中文摘要：

目的研究人肾透明细胞癌信号传递和转录活化因子1（STAT1）表达情况及抑制STAT1对该肿瘤细胞放射敏感性的影响。方法采用免疫组织化学染色技术对比检测34例人肾透明细胞癌标本和12例正常肾组织标本的STAT1表达。用Western blotting法检测离体培养人肾透明细胞癌细胞（CRL-1932）、纤维母细胞（CCL-116）和Wilm’s瘤细胞（CRL-1441）的STAT1表达。用氟达拉滨和siRNA抑制CRL-1932细胞STAT1表达，并通过成克隆法和台盼蓝染色计数法研究抑制STAT1对CRL-1932细胞放射敏感性的影响。结果人肾透明细胞癌标本的总STAT1和磷酸化STAT1表达均明显高于正常肾组织。
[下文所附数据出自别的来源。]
### config.mk
export PLATFORM = sky130hd
export DESIGN_NAME = wb_commit_arb
export DESIGN_NICKNAME = d
export VERILOG_FILES = /design/src/rtl/wb_pkg.sv /design/src/rtl/wb_src_fifo.sv /design/src/rtl/wb_commit_arb.sv
export SDC_FILE = /design/constraint.sdc
export NUM_CORES = 1
export LEC_CHECK = 0
export BUFFER_PORTS_ARGS = -buffer_cell sky130_fd_sc_hd__buf_2
export CAP_MARGIN = 20
export CORE_ASPECT_RATIO = 1.25
export CORE_UTILIZATION = 54
export CTS_CLUSTER_SIZE = 24
export DETAILED_ROUTE_END_ITERATION = 7
export GPL_TIMING_DRIVEN = 0
export PLACE_DENSITY_LB_ADDON = 0.05
export SLEW_MARGIN = 10
export SYNTH_ARGS = -nofsm -noshare
export SYNTH_HDL_FRONTEND = slang
export SYNTH_HIERARCHICAL = 1
export SYNTH_SLANG_ARGS = --single-unit
### constraint.sdc
create_clock -name clk -period 3.3 [get_ports clk]
set_input_delay 0.33 -clock clk [delete_from_list [all_inputs] [get_ports clk]]
set_output_delay 0.33 -clock clk [all_outputs]
set_load 0.05 [all_outputs]
### src/rtl/wb_pkg.sv
// Shared types and width helpers for the writeback/commit arbiter slice.
package wb_pkg;

  localparam int WB_NUM_WARPS = 32;
  localparam int WB_REG_ID_W  = 7;
  localparam int WB_DATA_W    = 32;

  function automatic int warp_w(input int num_warps);
    return (num_warps > 1) ? $clog2(num_warps) : 1;
  endfunction

  // Count must represent 0..DEPTH inclusive.
  function automatic int cnt_w(input int depth);
    return $clog2(depth) + 1;
  endfunction

  localparam int WB_WARP_W = warp_w(WB_NUM_WARPS);

  typedef struct packed {
    logic [WB_WARP_W-1:0]   warp;
    logic [WB_REG_ID_W-1:0] dst;
    logic [WB_DATA_W-1:0]   data;
  } wb_entry_t;

endpackage

### src/rtl/wb_src_fifo.sv
// Per-source result FIFO: wrapping pointers plus an explicit occupancy count.
module wb_src_fifo
  import wb_pkg::*;
#(
  parameter int W     = 8,
  parameter int DEPTH = 4
) (
  input  logic                     clk,
  input  logic                     rst,
  input  logic                     push_i,
  input  logic [W-1:0]             wdata_i,
  input  logic                     pop_i,
  output logic [W-1:0]             rdata_o,
  output logic                     full_o,
  output logic                     empty_o,
  output logic [cnt_w(DEPTH)-1:0]  count_o
);

  localparam int AW = $clog2(DEPTH);
  localparam int CW = cnt_w(DEPTH);

  logic [W-1:0]  mem_q [DEPTH];
  logic [AW-1:0] wr_q, rd_q;
  logic [CW-1:0] cnt_q, cnt_d;
  logic          do_push, do_pop;

  assign full_o  = (cnt_q == CW'(DEPTH));
  assign empty_o = (cnt_q == '0);
  assign count_o = cnt_q;
  assign rdata_o = mem_q[rd_q];

  assign do_push = push_i & ~full_o;
  assign do_pop  = pop_i & ~empty_o;

  always_comb begin
    cnt_d = cnt_q;
    if (do_push && !do_pop) cnt_d = cnt_q + 1'b1;
    else if (do_pop && !do_push) cnt_d = cnt_q - 1'b1;
  end

  // DEPTH is a power of two, so pointer increment wraps for free.
  always_ff @(posedge clk) begin
    if (rst) begin
      wr_q  <= '0;
      rd_q  <= '0;
      cnt_q <= '0;
    end else begin
      if (do_push) wr_q <= wr_q + 1'b1;
      if (do_pop)  rd_q <= rd_q + 1'b1;
      cnt_q <= cnt_d;
    end
  end

  always_ff @(posedge clk) begin
    if (do_push) mem_q[wr_q] <= wdata_i;
  end

endmodule

### src/rtl/wb_commit_arb.sv
// Round-robin writeback/commit arbiter feeding the RF write port and scoreboard release.
// WB_COMMIT_ARB_BYPASS_EN: an empty-FIFO source may win with its live input (1-cycle latency).
module wb_commit_arb
  import wb_pkg::*;
#(
  parameter int NUM_WARPS  = 32,
  parameter int REG_ID_W   = 7,
  parameter int DATA_W     = 32,
  parameter int NUM_SRC    = 3,
  parameter int FIFO_DEPTH = 4,
  localparam int WARP_W    = warp_w(NUM_WARPS)
) (
  input  logic                         clk,
  input  logic                         rst,
  input  logic [NUM_SRC-1:0]           src_valid_i,
  output logic [NUM_SRC-1:0]           src_ready_o,
  input  logic [NUM_SRC*WARP_W-1:0]    src_warp_i,
  input  logic [NUM_SRC*REG_ID_W-1:0]  src_dst_i,
  input  logic [NUM_SRC*DATA_W-1:0]    src_data_i,
  output logic                         commit_valid_o,
  input  logic                         commit_ready_i,
  output logic [WARP_W-1:0]            commit_warp_o,
  output logic [REG_ID_W-1:0]          commit_dst_o,
  output logic [DATA_W-1:0]            commit_data_o,
  output logic                         wb_idle_o
);

  localparam int SRC_W = $clog2(NUM_SRC);
  localparam int CW    = cnt_w(FIFO_DEPTH);

  typedef struct packed {
    logic [WARP_W-1:0]   warp;
    logic [REG_ID_W-1:0] dst;
    logic [DATA_W-1:0]   data;
  } entry_t;

  entry_t                        in_e [NUM_SRC];
  entry_t                        fifo_rd [NUM_SRC];
  entry_t                        head [NUM_SRC];
  logic [NUM_SRC-1:0]            acc, push, pop, byp, cand, full, empty;
  logic [NUM_SRC-1:0][CW-1:0]    cnt;

  logic                          load, win_vld;
  logic [SRC_W-1:0]              win_idx, rr_q, rr_d;
  logic                          cv_q;
  entry_t                        out_q;

  assign load = ~cv_q | commit_ready_i;

  for (genvar k = 0; k < NUM_SRC; k++) begin : g_src
    assign in_e[k] = '{warp: src_warp_i[k*WARP_W +: WARP_W],
                       dst:  src_dst_i[k*REG_ID_W +: REG_ID_W],
                       data: src_data_i[k*DATA_W +: DATA_W]};
    assign src_ready_o[k] = ~full[k];
    assign acc[k]         = src_valid_i[k] & ~full[k];
`ifdef WB_COMMIT_ARB_BYPASS_EN
    assign cand[k] = ~empty[k] | acc[k];
    assign head[k] = empty[k] ? in_e[k] : fifo_rd[k];
    assign byp[k]  = empty[k] & load & win_vld & (win_idx == SRC_W'(k));
`else
    assign cand[k] = ~empty[k];
    assign head[k] = fifo_rd[k];
    assign byp[k]  = 1'b0;
`endif
    assign push[k] = acc[k] & ~byp[k];
    assign pop[k]  = load & win_vld & (win_idx == SRC_W'(k)) & ~empty[k];

    wb_src_fifo #(.W($bits(entry_t)), .DEPTH(FIFO_DEPTH)) u_fifo (
      .clk     (clk),
      .rst     (rst),
      .push_i  (push[k]),
      .wdata_i (in_e[k]),
      .pop_i   (pop[k]),
      .rdata_o (fifo_rd[k]),
      .full_o  (full[k]),
      .empty_o (empty[k]),
      .count_o (cnt[k])
    );
  end

  // First candidate at or after rr_q, ascending modulo NUM_SRC.
  always_comb begin
    win_vld = 1'b0;
    win_idx = '0;
    for (int i = 0; i < NUM_SRC; i++) begin
      int j;
      j = (int'(rr_q) + i) % NUM_SRC;
      if (!win_vld && cand[j]) begin
        win_vld = 1'b1;
        win_idx = SRC_W'(j);
      end
    end
  end

  always_comb begin
    rr_d = rr_q;
    if (load && win_vld)
      rr_d = (int'(win_idx) == NUM_SRC - 1) ? '0 : win_idx + 1'b1;
  end

  always_ff @(posedge clk) begin
    if (rst) begin
      cv_q  <= 1'b0;
      out_q <= '0;
      rr_q  <= '0;
    end else begin
      rr_q <= rr_d;
      if (load) begin
        cv_q <= win_vld;
        if (win_vld) out_q <= head[win_idx];
      end
    end
  end

  assign commit_valid_o = cv_q;
  assign commit_warp_o  = out_q.warp;
  assign commit_dst_o   = out_q.dst;
  assign commit_data_o  = out_q.data;
  assign wb_idle_o      = ~(|cnt) & ~cv_q;

endmodule
==> results of run 1 <==
cells by family (layout without fill, tap and decap cells):
logic type	after synthesis	in the layout	synth area share [%]
other	0	2	0
xor gates and xnor gates	12	12	0.442
DFF	602	602	72.9
AOI/OAI and AO/OA	121	121	6.35
adders and majority gates	22	22	1.25
buffers and inverters	86	551	2.72
and+or+nand+nor	161	161	3.40
muxes	141	141	12.9
synth_stat cells (15+ instances only):
cell type,instances,area [um2]
a221oi_2,39,586
dfxtp_1,74,1480
mux4_2,132,2970
ha_1,19,238
o32ai_2,15,244
nand2_1,30,113
edfxtp_1,528,15900
a211oi_2,24,300
buf_2,23,115
nor2_1,59,221
nand2b_1,27,169
inv_1,23,86.3
per-layer routing:
layer / vias to the layer above / GRT usage (%)
met5: - / 0
met4: 2 / 7.26
met3: 71 / 4.34
met2: 333 / 41.2
met1: 6372 / 31.6
li1: 5536 / -
stage by stage:
stage,util [%],setup WS [ns],area [um2]
floorplan,-,-0.00665,23800
global placement,58.8,-0.707,25400
detailed placement,59.0,-0.762,25500
CTS,67.0,-0.0349,29000
global route,67.4,0.00237,29200
finish,67.4,0.0881,29200
cell type report:
type	count	area (um2)	share of cell area, %
sequential	602	17400	59.5
inverter	23	88.8	0.304
buffer	60	568	1.95
clock buffer	77	1560	5.36
tap	565	707	2.42
clock inverter	31	264	0.905
timing repair buffer	360	2630	9.01
multi-input combinational	457	5980	20.5
antenna	2	5.00	0.0172
final timing paths:
kind | startpoint | end | cells past startpoint
min reg2reg | g_src[2].u_fifo/wr_q[1] | g_src[2].u_fifo/wr_q[1] | 2
max | g_src[0].u_fifo/count_o[1] | g_src[2].u_fifo/count_o[2] | 16
min | rst | g_src[0].u_fifo/rd_q[0] | 2
max reg2reg | g_src[0].u_fifo/count_o[1] | g_src[2].u_fifo/count_o[2] | 16
sequential cells by signal (all words and copies together), names as in the netlist, named ones only:
name and count:
commit_valid_o 1, g_src.u_fifo/count_o 9, g_src.u_fifo/mem_q 528, commit_data_o 32, g_src.u_fifo/wr_q 6, rr_q 2
commit_dst_o 7, commit_warp_o 5, g_src.u_fifo/rd_q 6
power by group:
part | total [mW] | internal [mW] | switching (mW)
Sequential | 10.0 | 9.55 | 0.459
Combinational | 11.7 | 4.71 | 7.01
Clock | 6.39 | 3.64 | 2.75
Total | 28.1 | 17.9 | 10.2
repair_timing:
action	4_1_cts	5_1_grt
hold endpoints to repair	528	0
pin swaps	10	11
hold buffers	132	0
setup endpoints to repair	9	44
setup buffers	25	14
gates resized for setup	39	26
==> results.md, run 1 <==
* IO Count at 187
* Core area at 43300 um2
* Routed met3 length at 2890 um
* Synth warn at 6
* Met2 routed WL at 26700 um
* Delay-heaviest family, CP: simple AND/OR/NAND/NOR gates
* Top layer in use: met5
* Leakage power at 9.98 nW
* Syn-to-layout area delta at 22.7%
* Clock slew at reported path FFs at 0.06 ns
* # port buffers at 185
* Critical Path End Type: register
* Clock root cell: clkbuf_16
* FF+latch count, synth at 602
* Initial drt markers at 814
* Post-Syn Nets at 1305
* Num CTS Buffers at 57
* WL met1 at 21700 um
* Nets at 1721
* Required @ worst endpoint at 3.83 ns
* Slowest-stage cell, CP: dfxtp_2
* Worst R2R Setup Slack at 0.09 ns
* Die Span X at 190 um
* Syn Area/Cell at 20.8 um2
* DP HPWL at 34300 um
* Hold Slack at 0.0891 ns
* Post-Syn Area at 23800 um2
* Worst Hold Class: in2reg
* Fillers at 2839
* Hold Violations, Final at 0
* Share of cells above drive strength 1 at 39.4%
* Commonest non-fill, non-tap cells in the layout: edfxtp_1, buf_2, mux4_2, dlygate4sd3_1, dfxtp_1
* Die area at 44900 um2
* Number of synthesized flops with an enable pin at 528
* Initial core utilization at 54.9%
* Slew margin rel. at 38.9%
* Pin count of the biggest net entering global routing at 45
* Top cell by count, worst path: buf_4
* CTS Sinks at 602
* Non-filler instance count after layout at 2177
* GRT Util Overall at 24.1%
* Setup-failing EPs final at 0
* Global-route congestion overflow total at 0
* Pwr Total at 28.1 mW
* Vias in the first global route at 12.9k
* Average wire per standard cell at 24.1 um
* Final period util at 97.3%
* Antenna Nets Post-Route at 0
* Initial antenna violation count at 1
* Average vias per placed instance at 5.66
* Mapped Cells at 1145
* Leading cell type in the layout, fill and taps excluded: edfxtp_1
* H-tree lvl count at 2
* Sequential fraction of the synthesis area at 72.9%
* CTS max path bufs at 3
* RSZ-0062 raised after global routing: false
* CP max stage delay at 0.44 ns
* Status: finished clean
* Pwr per Cell Area at 964 nW/um2
* Clk Latency, worst-skew pair at 0.62 ns
* Slew Viols, Final at 0
* Worst vdd ir at 0.580 mV
* Via count at 12.3k
* Worst path bufs/invs at 4
* Drt total wl at 52500 um
* Row count at 85
* Routability cong. at 0.761
* Clock tree from TritonCTS: done
* Drt pass-1 iters at 4
* Critical path cell sequence: nor3_4, buf_4, buf_4, buf_4, mux2i_2, nand2_1, a22o_1, and2_4, and2_4, o31ai_2, ha_2, inv_1, fa_2, xor2_1, or3_1, a21oi_2
* Max_cap viols at 0
* Final min period at 3.21 ns
* Post-route setup TNS at 0 ns
* Ys flop type: edfxtp_1
* Startpoint Class: register
* First-pass GRT wire length at 78700 um
* Ys async rst share at 0%
* CP Data Arrival Time at 3.74 ns
* Die Y at 237 um
* Worst Tran Pin Value at 0.917 ns
* Remaining DRCs at 0
* Max FO, Critical Path at 7
* Final Skew at 0.0233 ns
* FMAX at 311 MHz
* Placed Cells at 1899
* Crit path kind: reg2reg
* Synth unique cells at 52
No activity file was read; power rests on OpenSTA's default activity.
==> inputs of run 2 (changes only) <==
--- a/config.mk
+++ b/config.mk
@@ -12,6 +12,7 @@
 export CTS_CLUSTER_SIZE = 24
 export DETAILED_ROUTE_END_ITERATION = 7
 export GPL_TIMING_DRIVEN = 0
+export MAX_ROUTING_LAYER = met4
 export PLACE_DENSITY_LB_ADDON = 0.05
 export SLEW_MARGIN = 10
 export SYNTH_ARGS = -nofsm -noshare
==> run 2 against run 1 <==
First-iteration DRC count rose by 0.86%. Via count fell by 0.23%. Core utilization barely moved. Maximum frequency barely moved. Sequential cell count did not move. Setup slack improved by 0.0019 ns. Power barely moved. Final cell count barely moved. Clock-buffer cell count did not move. Die area did not move. Non-clock buffer count did not move. Clock power barely moved. Largest cell class unchanged. Highest routed layer is now met4.
==> results.md, run 2 (same netlist as run 1, synthesis figures left out) <==
* Commonest non-fill, non-tap cells in the layout: edfxtp_1, buf_2, mux4_2, dlygate4sd3_1, dfxtp_1
* Max_cap viols at 0 (unchanged)
* Final period util at 97.3% (about the same)
* Initial core utilization at 54.9% (unchanged)
* Worst Hold Class: in2reg
* Biggest register: g_src.u_fifo/mem_q
* CP Data Arrival Time at 3.74 ns (about the same)
* Delay-heaviest family, CP: simple AND/OR/NAND/NOR gates
* Pin count of the biggest net entering global routing at 45 (unchanged)
* Leading cell type in the layout, fill and taps excluded: edfxtp_1
* Setup-failing EPs final at 0 (unchanged)
* CP max stage delay at 0.45 ns (about the same)
* Status: finished clean
* IO Count at 187 (unchanged)
* Startpoint Class: register
* Core area at 43300 um2 (unchanged)
* # port buffers at 185 (unchanged)
* Leakage power at 9.98 nW (unchanged)
* Initial drt markers at 821 (+0.86%)
* Die Span X at 190 um (unchanged)
* Clk Latency, worst-skew pair at 0.62 ns (about the same)
* Post-route setup TNS at 0 ns (unchanged)
* Hold Violations, Final at 0 (unchanged)
* Average vias per placed instance at 5.64 (-0.27%)
* Worst path bufs/invs at 4 (unchanged)
* Share of cells above drive strength 1 at 39.4% (unchanged)
* Routability cong. at 0.771 (+1.3%)
* Average wire per standard cell at 24.1 um (about the same)
* Die Y at 237 um (unchanged)
* Drt pass-1 iters at 6 (+2)
* Top cell by count, worst path: buf_4
* Drt total wl at 52500 um (about the same)
* Antenna Nets Post-Route at 0 (unchanged)
* Pre-CTS setup slack at -0.762 ns (unchanged)
* H-tree lvl count at 2 (unchanged)
* Initial antenna violation count at 3 (+2)
* Critical path cell sequence: nor3_4, buf_4, buf_4, buf_4, mux2i_2, nand2_1, a22o_1, and2_4, and2_4, o31ai_2, ha_2, inv_1, fa_2, xor2_1, or3_1, a21oi_2
* Final min period at 3.21 ns (-0.00192 ns)
* Slew margin rel. at 39.4% (+0.50 points)
* Num CTS Buffers at 57 (unchanged)
* First-pass GRT wire length at 78700 um (about the same)
* Slowest-stage cell, CP: dfxtp_2
* RSZ-0062 raised after global routing: false
* Final Skew at 0.0237 ns (+0.000411 ns)
* CTS max path bufs at 3 (unchanged)
* Worst Tran Pin Value at 0.909 ns (-0.00755 ns)
* Largest register FFs at 528 (unchanged)
* Row count at 85 (unchanged)
* Critical Path End Type: register
* Via count at 12.3k (-0.23%)
* Clock slew at reported path FFs at 0.06 ns (about the same)
* Crit path kind: reg2reg
* Required @ worst endpoint at 3.83 ns (about the same)
* Vias in the first global route at 12.9k (-0.18%)
* DP HPWL at 34300 um (unchanged)
* Global-route congestion overflow total at 0 (unchanged)
* Slew Viols, Final at 0 (unchanged)
* Reg area at 17400 um2 (unchanged)
* Nets at 1721 (unchanged)
* Worst vdd ir at 0.581 mV (+0.19%)
* Fillers at 2838 (-0.035%)
* Clock root cell: clkbuf_16
* GRT Util Overall at 24.9% (+0.77 points)
* Die area at 44900 um2 (unchanged)
* Pwr per Cell Area at 964 nW/um2 (about the same)
* Remaining DRCs at 0 (unchanged)
* Multi-input logic area at 5980 um2 (unchanged)
* Max FO, Critical Path at 7 (unchanged)
* CTS Sinks at 602 (unchanged)
* FMAX at 312 MHz (about the same)
* Final Util at 67.4% (about the same)
* Syn-to-layout area delta at 22.7% (about the same)
* Hold Slack at 0.0922 ns (+0.00302 ns)
* Post-route setup slack at 0.0900 ns (+0.00192 ns)
* Clock tree from TritonCTS: done
## run 2: cell types whose count changed in the layout (fill, tap and decap cells not counted), sizes merged
cell   before  now
diode       2    3
## run 2: final timing paths
check                          endpoint                  startpoint  slack (ns)  depth (start not counted)
max          g_src[2].u_fifo/count_o[2]  g_src[0].u_fifo/count_o[0]        0.09                         16
min             g_src[0].u_fifo/rd_q[0]                         rst        0.09                          2
max reg2reg  g_src[2].u_fifo/count_o[2]  g_src[0].u_fifo/count_o[0]        0.09                         16
min reg2reg     g_src[2].u_fifo/wr_q[1]     g_src[2].u_fifo/wr_q[1]        0.53                          2
## run 2: report_power, final
part           internal [mW]  switching (mW)  leakage, nW
Combinational           4.71            7.02         3.64
Clock                   3.64            2.76        0.887
Sequential              9.55           0.457         5.45
Total                   17.9            10.2         9.98
## run 2: layout make-up
cell class | instances | area share (%)
well taps | 565 | 2.42
repair buffers | 360 | 9.01
clock inverters | 31 | 0.905
clock buffers | 77 | 5.36
diodes | 3 | 0.0257
flip-flops and latches | 602 | 59.5
plain buffers | 60 | 1.95
multi-input cells | 457 | 20.5
inverters | 23 | 0.304
## run 2: timing repair
action	4_1_cts	5_1_grt
resized for setup	39	26
hold endpoints to repair	528	0
setup endpoints to repair	9	44
buffers inserted	25	14
hold buffers	132	0
pin swaps	10	11
## run 2: through the flow
| stage | power (mW) | instance area (um2) | cells |
|---|---|---|---|
| 6_report | 28.1 | 29200 | 2178 |
| 5_1_grt | 29.3 | 29200 | 2178 |
| 4_1_cts | 28.0 | 29000 | 2162 |
| 3_5_place_dp | 20.9 | 25500 | 1899 |
| 3_3_place_gp | 20.7 | 25400 | 1895 |
| 2_1_floorplan | 17.6 | 23800 | 1145 |
## run 2: routing by layer
layer | share of wire (%) | vias up | global-route usage, %
met5 | 0 | - | -
met4 | 2.3 | 0 | 7.26
met3 | 5.6 | 74 | 4.39
met2 | 51 | 336 | 41.0
met1 | 41 | 6334 | 31.8
li1 | - | 5542 | -
==> inputs of run 3 (changes only) <==
--- a/config.mk
+++ b/config.mk
@@ -5,6 +5,7 @@
 export SDC_FILE = /design/constraint.sdc
 export NUM_CORES = 1
 export LEC_CHECK = 0
+export ABC_AREA = 1
 export BUFFER_PORTS_ARGS = -buffer_cell sky130_fd_sc_hd__buf_2
 export CAP_MARGIN = 20
 export CORE_ASPECT_RATIO = 1.25
@@ -14,6 +15,8 @@
 export GPL_TIMING_DRIVEN = 0
 export MAX_ROUTING_LAYER = met4
 export PLACE_DENSITY_LB_ADDON = 0.05
+export REMOVE_ABC_BUFFERS = 1
+export SKIP_LAST_GASP = 1
 export SLEW_MARGIN = 10
 export SYNTH_ARGS = -nofsm -noshare
 export SYNTH_HDL_FRONTEND = slang
==> run 3 against run 2 <==
Sequential share of layout area fell by 0.72 points. Clock-buffer cell count rose by 7. First-iteration DRC count rose by 58%. Routed wire length rose by 22%. Maximum frequency rose by 3.2%. Hold slack improved by 0.023 ns. Core utilization fell by 0.51 points. Power fell by 6.5%. Global-route usage rose by 4.4 points. Register-to-register slack improved by 0.10 ns. Clock power barely moved. Combinational power fell by 16%. Largest power group is now registers. Highest routed layer unchanged.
Western blotting法显示CRL-1932细胞STAT1表达比CRL-1441、CCL-116细胞明显增高；药物氟达拉滨能显著抑制CRL-1932细胞磷酸化STAT1的表达，并显著增加CRL-1932细胞的放射敏感性，且放射增敏程度与药物浓度呈正相关。经STAT1 siRNA处理后CRL-1932细胞总STAT1和磷酸化STAT1的表达均被有效抑制，且细胞在照射后的存活分数显著下降。结论肾透明细胞癌STAT1呈高表达，抑制STATI对该细胞有放射增敏作用。

英文摘要：

Objective To study the expression of signal transducer and activator of transcription 1 （STAT1） in human renal clear cell carcinoma （RCC） and the effect of STAT1 inhibition on the radiosensitivity of RCC. Methods The expression of STAT1 in 34 human RCC samples compared with 12 normal kidney tissues was examined by immunohistochemistry method. For in vitro experiments, a human RCC cell line, CRL-1932, was used. Western blotting was performed to evaluate the expression of total and phosporylated STAT1. Fludarabine and siRNA were respectively used to inhibit the expression of STAT1 in CRL-1932 ceils. Clonogenic assay and trypan blue staining assay were used to evaluate the radiosensitivity of CRL-1932 cells. Results The expression of both total and phosphorylated STAT1 in human RCC samples was significantly higher when compared to normal kidney tissues. Similarly, the expression of STAT1 was higher in CRL-1932 cells when compared to fibroblast and Wilm＇s tumor cell lines. STAT1 expression was inhibited by both fludarabine and siRNA. Radiosensitivity of CRL-1932 cells was enhanced by both fludarabine and siRNA induced STAT1 inhibition. Conclusions STAT1 is over-expressed in both human RCC tissue and cell line. Inhibition of STAT1 can enhance the radiosensitivity of RCC cells.